I first heard the name “Harry Emerson Fosdick” some fifty years ago.  The mother of a close friend was recovering from surgery, and told me about a wonderful book she was reading.  I can’t remember which book it was, but I remember the author.  It was Fosdick.

     Fosdick was born and raised in Buffalo, New York, and graduated from Colgate University in 1900.  He went on to Union Theological Seminary in New York City, graduating from there four years later.  His first call was to the First Baptist Church in Montclair, New Jersey, where he served for the next eleven years.  He went on to volunteer as an Army chaplain in France during World War I, then became pastor of a Presbyterian church before being called to the Park Avenue Baptist Church in New York City.  There he collaborated with John D. Rockefeller Jr., to create the massive, ecumenical Riverside Church next to Columbia University.  Fosdick became its founding pastor.  Martin Luther King, Jr., later called Fosdick the greatest preacher of the twentieth century.

     When the doors of Riverside Church opened in October, 1930, Time magazine put Fosdick on its cover, and wrote that Fosdick:  "...proposes to give this educated community a place of greatest beauty for worship. He also proposes to serve the social needs of the somewhat lonely metropolite. Hence on a vast scale he has built all the accessories of a community church—gymnasium, assembly room for theatricals, dining rooms, etc. … In ten stories of the 22-story belltower are classrooms for the religious and social training of the young…"
 

     One of the qualities that I have found most winsome in Fosdick was his willingness to share his own struggles.  In the preface to his book, The Meaning of Prayer, he wrote, “This book was first published forty-seven years ago.  I was then a young minister in my first parish, still bearing the scars of a nervous breakdown which I had suffered in seminary days.  In fighting my way through that devastating experience prayer had become an indispensable resource.”

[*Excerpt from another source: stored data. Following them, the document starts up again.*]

## src/rtl/logic_gate_pkg.sv

```systemverilog
// Shared types and opcode helpers for the logic gate unit and its ALU.
package logic_gate_pkg;

  typedef enum logic [2:0] {
    OP_AND    = 3'd0,
    OP_OR     = 3'd1,
    OP_XOR    = 3'd2,
    OP_NAND   = 3'd3,
    OP_NOR    = 3'd4,
    OP_XNOR   = 3'd5,
    OP_NOT_A  = 3'd6,
    OP_PASS_A = 3'd7
  } op_e;

  typedef enum logic {
    IDLE  = 1'b0,
    ACCUM = 1'b1
  } state_e;

  // Inverting ops fold with their positive base; the inversion is applied once at the output.
  function automatic op_e base_of(input op_e op);
    op_e b;
    case (op)
      OP_NAND: b = OP_AND;
      OP_NOR:  b = OP_OR;
      OP_XNOR: b = OP_XOR;
      default: b = op;
    endcase
    return b;
  endfunction

  function automatic logic inv_of(input op_e op);
    return (op == OP_NAND) || (op == OP_NOR) || (op == OP_XNOR);
  endfunction

endpackage

```

## src/rtl/logic_gate_alu.sv

```systemverilog
// Combinational bitwise ALU shared by the single-beat and accumulate paths.
module logic_gate_alu
  import logic_gate_pkg::*;
#(
  parameter int WIDTH = 8
) (
  input  logic [WIDTH-1:0] x,
  input  logic [WIDTH-1:0] y,
  input  op_e              op,
  output logic [WIDTH-1:0] result
);

  always_comb begin
    result = '0;
    case (op)
      OP_AND:    result = x & y;
      OP_OR:     result = x | y;
      OP_XOR:    result = x ^ y;
      OP_NAND:   result = ~(x & y);
      OP_NOR:    result = ~(x | y);
      OP_XNOR:   result = ~(x ^ y);
      OP_NOT_A:  result = ~x;
      OP_PASS_A: result = x;
      default:   result = '0;
    endcase
  end

endmodule

```

## src/rtl/logic_gate_unit.sv

```systemverilog
// Registered bitwise logic unit with single-beat and multi-beat accumulate modes.
// Handshake: a beat transfers on in_valid && in_ready, a result on out_valid && out_ready;
// in_ready = !out_valid || out_ready, so a result drain and a new beat may share an edge.
module logic_gate_unit
  import logic_gate_pkg::*;
#(
  parameter int WIDTH   = 8,
  parameter int COUNT_W = 4
) (
  input  logic               clk,
  input  logic               rst,
  input  logic               in_valid,
  output logic               in_ready,
  input  logic [WIDTH-1:0]   in_a,
  input  logic [WIDTH-1:0]   in_b,
  input  logic [2:0]         in_op,
  input  logic               in_acc,
  input  logic               in_last,
  output logic               out_valid,
  input  logic               out_ready,
  output logic [WIDTH-1:0]   out_y,
  output logic               out_zero,
  output logic               out_parity,
  output logic [COUNT_W-1:0] out_count,
  output state_e             dbg_state
);

  state_e             state;
  op_e                op_q;
  logic [WIDTH-1:0]   acc;
  logic [COUNT_W-1:0] cnt;

  op_e                op_in;
  op_e                alu_op;
  logic [WIDTH-1:0]   alu_x;
  logic [WIDTH-1:0]   alu_y;
  logic [WIDTH-1:0]   alu_res;
  logic [WIDTH-1:0]   res_y;
  logic [COUNT_W-1:0] res_count;
  logic [COUNT_W-1:0] cnt_inc;
  logic               accept;
  logic               start_acc;
  logic               emit;

  assign in_ready  = !out_valid || out_ready;
  assign dbg_state = state;
  assign op_in     = op_e'(in_op);

  always_comb begin
    accept    = in_valid && in_ready;
    start_acc = (state == IDLE) && in_acc && !in_last &&
                (op_in != OP_NOT_A) && (op_in != OP_PASS_A);
    emit      = accept && (((state == IDLE) && !start_acc) ||
                           ((state == ACCUM) && in_last));
    cnt_inc   = (cnt == {COUNT_W{1'b1}}) ? cnt : cnt + COUNT_W'(1);
    if (state == ACCUM) begin
      alu_x     = acc;
      alu_y     = in_a;
      alu_op    = base_of(op_q);
      res_y     = inv_of(op_q) ? ~alu_res : alu_res;
      res_count = cnt_inc;
    end else begin
      alu_x     = in_a;
      alu_y     = in_b;
      alu_op    = start_acc ? base_of(op_in) : op_in;
      res_y     = alu_res;
      res_count = COUNT_W'(1);
    end
  end

  logic_gate_alu #(.WIDTH(WIDTH)) u_alu (
    .x      (alu_x),
    .y      (alu_y),
    .op     (alu_op),
    .result (alu_res)
  );

  always_ff @(posedge clk) begin
    if (rst) begin
      state      <= IDLE;
      op_q       <= OP_AND;
      acc        <= '0;
      cnt        <= '0;
      out_valid  <= 1'b0;
      out_y      <= '0;
      out_zero   <= 1'b1;
      out_parity <= 1'b0;
      out_count  <= '0;
    end else begin
      if (accept) begin
        case (state)
          IDLE: begin
            if (start_acc) begin
              acc   <= alu_res;
              op_q  <= op_in;
              cnt   <= COUNT_W'(1);
              state <= ACCUM;
            end
          end
          ACCUM: begin
            acc <= alu_res;
            cnt <= cnt_inc;
            if (in_last) state <= IDLE;
          end
          default: state <= IDLE;
        endcase
      end
      if (emit) begin
        out_valid  <= 1'b1;
        out_y      <= res_y;
        out_zero   <= (res_y == '0);
        out_parity <= ^res_y;
        out_count  <= res_count;
      end else if (out_ready) begin
        out_valid  <= 1'b0;
      end
    end
  end

endmodule

```
--- src/rtl/duty_ramp.sv ---
// Slew-limited half-bridge duty generator: duty walks toward a clamped target one STEP per clk_int tick.
// Optional macro DUTY_RAMP_SYNC_EN inserts a 2-flop synchronizer ahead of the clk_int edge detector.
module duty_ramp #(
  parameter int unsigned DUTY_MAX = 950,
  parameter int unsigned DUTY_MIN = 50,
  parameter int unsigned STEP     = 4
) (
  input  logic       clk,
  input  logic       rst_n,
  input  logic       ce,
  input  logic       clk_int,
  input  logic       enable,
  input  logic       fault,
  input  logic [9:0] target,
  input  logic       target_valid,
  output logic [9:0] d_halfbridge,
  output logic       at_target,
  output logic       fault_latched
);

  typedef enum logic [1:0] {
    IDLE  = 2'd0,
    RAMP  = 2'd1,
    HOLD  = 2'd2,
    FAULT = 2'd3
  } state_t;

  localparam logic [9:0]  MAX_10 = 10'(DUTY_MAX);
  localparam logic [9:0]  MIN_10 = 10'(DUTY_MIN);
  localparam logic [10:0] MAX_W  = 11'(DUTY_MAX);
  localparam logic [10:0] MIN_W  = 11'(DUTY_MIN);
  localparam logic [10:0] STEP_W = 11'(STEP);
  localparam bit          JUMP_TO_MIN = (DUTY_MIN > STEP);

  state_t     state;
  logic [9:0] tgt_q;
  logic       tick;

`ifdef DUTY_RAMP_SYNC_EN
  logic sync1_q, sync2_q, edge_q;

  // NOTE: clocked state uses non-blocking (<=) so every flop samples pre-edge values; blocking here would collapse the chain.
  always_ff @(posedge clk) begin
    if (!rst_n) begin
      sync1_q <= 1'b0;
      sync2_q <= 1'b0;
      edge_q  <= 1'b0;
    end else begin
      sync1_q <= clk_int;
      sync2_q <= sync1_q;
      edge_q  <= sync2_q;
    end
  end

  assign tick = sync2_q & ~edge_q;
`else
  logic edge_q;

  // NOTE: clocked state uses non-blocking (<=) so every flop samples pre-edge values; blocking here would collapse the chain.
  always_ff @(posedge clk) begin
    if (!rst_n) edge_q <= 1'b0;
    else        edge_q <= clk_int;
  end

  assign tick = clk_int & ~edge_q;
`endif

  logic [9:0]  tgt_clamped;
  logic [9:0]  tgt_next;
  logic [10:0] eff;
  logic [10:0] duty_w;
  logic [10:0] duty_step;
  logic [9:0]  duty_next;

  // NOTE: every always_comb output gets a default first so no path leaves it unassigned (no inferred latch).
  always_comb begin
    tgt_clamped = target;
    if (target == '0)         tgt_clamped = '0;
    else if (target < MIN_10) tgt_clamped = MIN_10;
    else if (target > MAX_10) tgt_clamped = MAX_10;

    // A strobe coincident with a tick steers that tick toward the new target.
    tgt_next = (ce && target_valid) ? tgt_clamped : tgt_q;
    eff      = enable ? {1'b0, tgt_next} : '0;
    duty_w   = {1'b0, d_halfbridge};

    duty_step = duty_w;
    if (eff > duty_w) begin
      if (JUMP_TO_MIN && duty_w == '0)    duty_step = MIN_W;
      else if (eff - duty_w > STEP_W)     duty_step = duty_w + STEP_W;
      else                                duty_step = eff;
      if (duty_step > MAX_W)              duty_step = MAX_W;
    end else if (eff < duty_w) begin
      if (duty_w - eff > STEP_W)          duty_step = duty_w - STEP_W;
      else                                duty_step = eff;
      // Shutting down: anything below the minimum running duty snaps to off.
      if (eff == '0 && duty_step < MIN_W) duty_step = '0;
    end

    duty_next = duty_step[10] ? MAX_10 : duty_step[9:0];
  end

  // Reset is synchronous; fault outranks ce so a frozen block still shuts the bridge off.
  always_ff @(posedge clk) begin
    if (!rst_n) begin
      state         <= IDLE;
      d_halfbridge  <= '0;
      tgt_q         <= '0;
      at_target     <= 1'b0;
      fault_latched <= 1'b0;
    end else if (fault) begin
      state         <= FAULT;
      d_halfbridge  <= '0;
      at_target     <= 1'b0;
      fault_latched <= 1'b1;
    end else if (ce) begin
      case (state)
        IDLE: begin
          tgt_q        <= tgt_next;
          d_halfbridge <= '0;
          if (enable) state <= RAMP;
        end
        RAMP: begin
          tgt_q <= tgt_next;
          if (tick) d_halfbridge <= duty_next;
          if (duty_w == eff) begin
            if (enable) begin
              state     <= HOLD;
              at_target <= 1'b1;
            end else begin
              state <= IDLE;
            end
          end
        end
        HOLD: begin
          tgt_q <= tgt_next;
          if (tick) d_halfbridge <= duty_next;
          if (!enable || duty_w != eff) begin
            state     <= RAMP;
            at_target <= 1'b0;
          end
        end
        FAULT: begin
          if (!enable) begin
            state         <= IDLE;
            tgt_q         <= '0;
            fault_latched <= 1'b0;
          end
        end
        default: state <= IDLE;
      endcase
    end
  end

endmodule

     Born out of that crucible of suffering, Fosdick’s understanding of prayer is deep and meaningful.  It is what he says about it later on that I want to share with you this morning:

"Prayer here is not a burden to be borne, an obligation to be fulfilled, something that is due to God and must  be paid.  Prayer is a privilege; like friendship and family love and laughter, great books, great music, and great art, it is one of life’s opportunities to be grasped thankfully and used gladly.  The [person] who misses the deep meanings of prayer has not so much refused an obligation; he has robbed himself of life’s supreme privilege – friendship with God."

“O God, you are my God, I seek you, my soul thirsts for you; my flesh faints for you, as in a dry and weary land where there is no water… Because your steadfast love is better than life, my lips will praise you… My soul is satisfied as with a rich feast, and my mouth praises you with joyful lips when I think of you on my bed, and meditate on you in the watches of the night; for you have been my help, and in the shadow of your wings I sing for joy.  My soul clings to you; your right hand upholds me.”  (Ps. 63:1,3,5-8).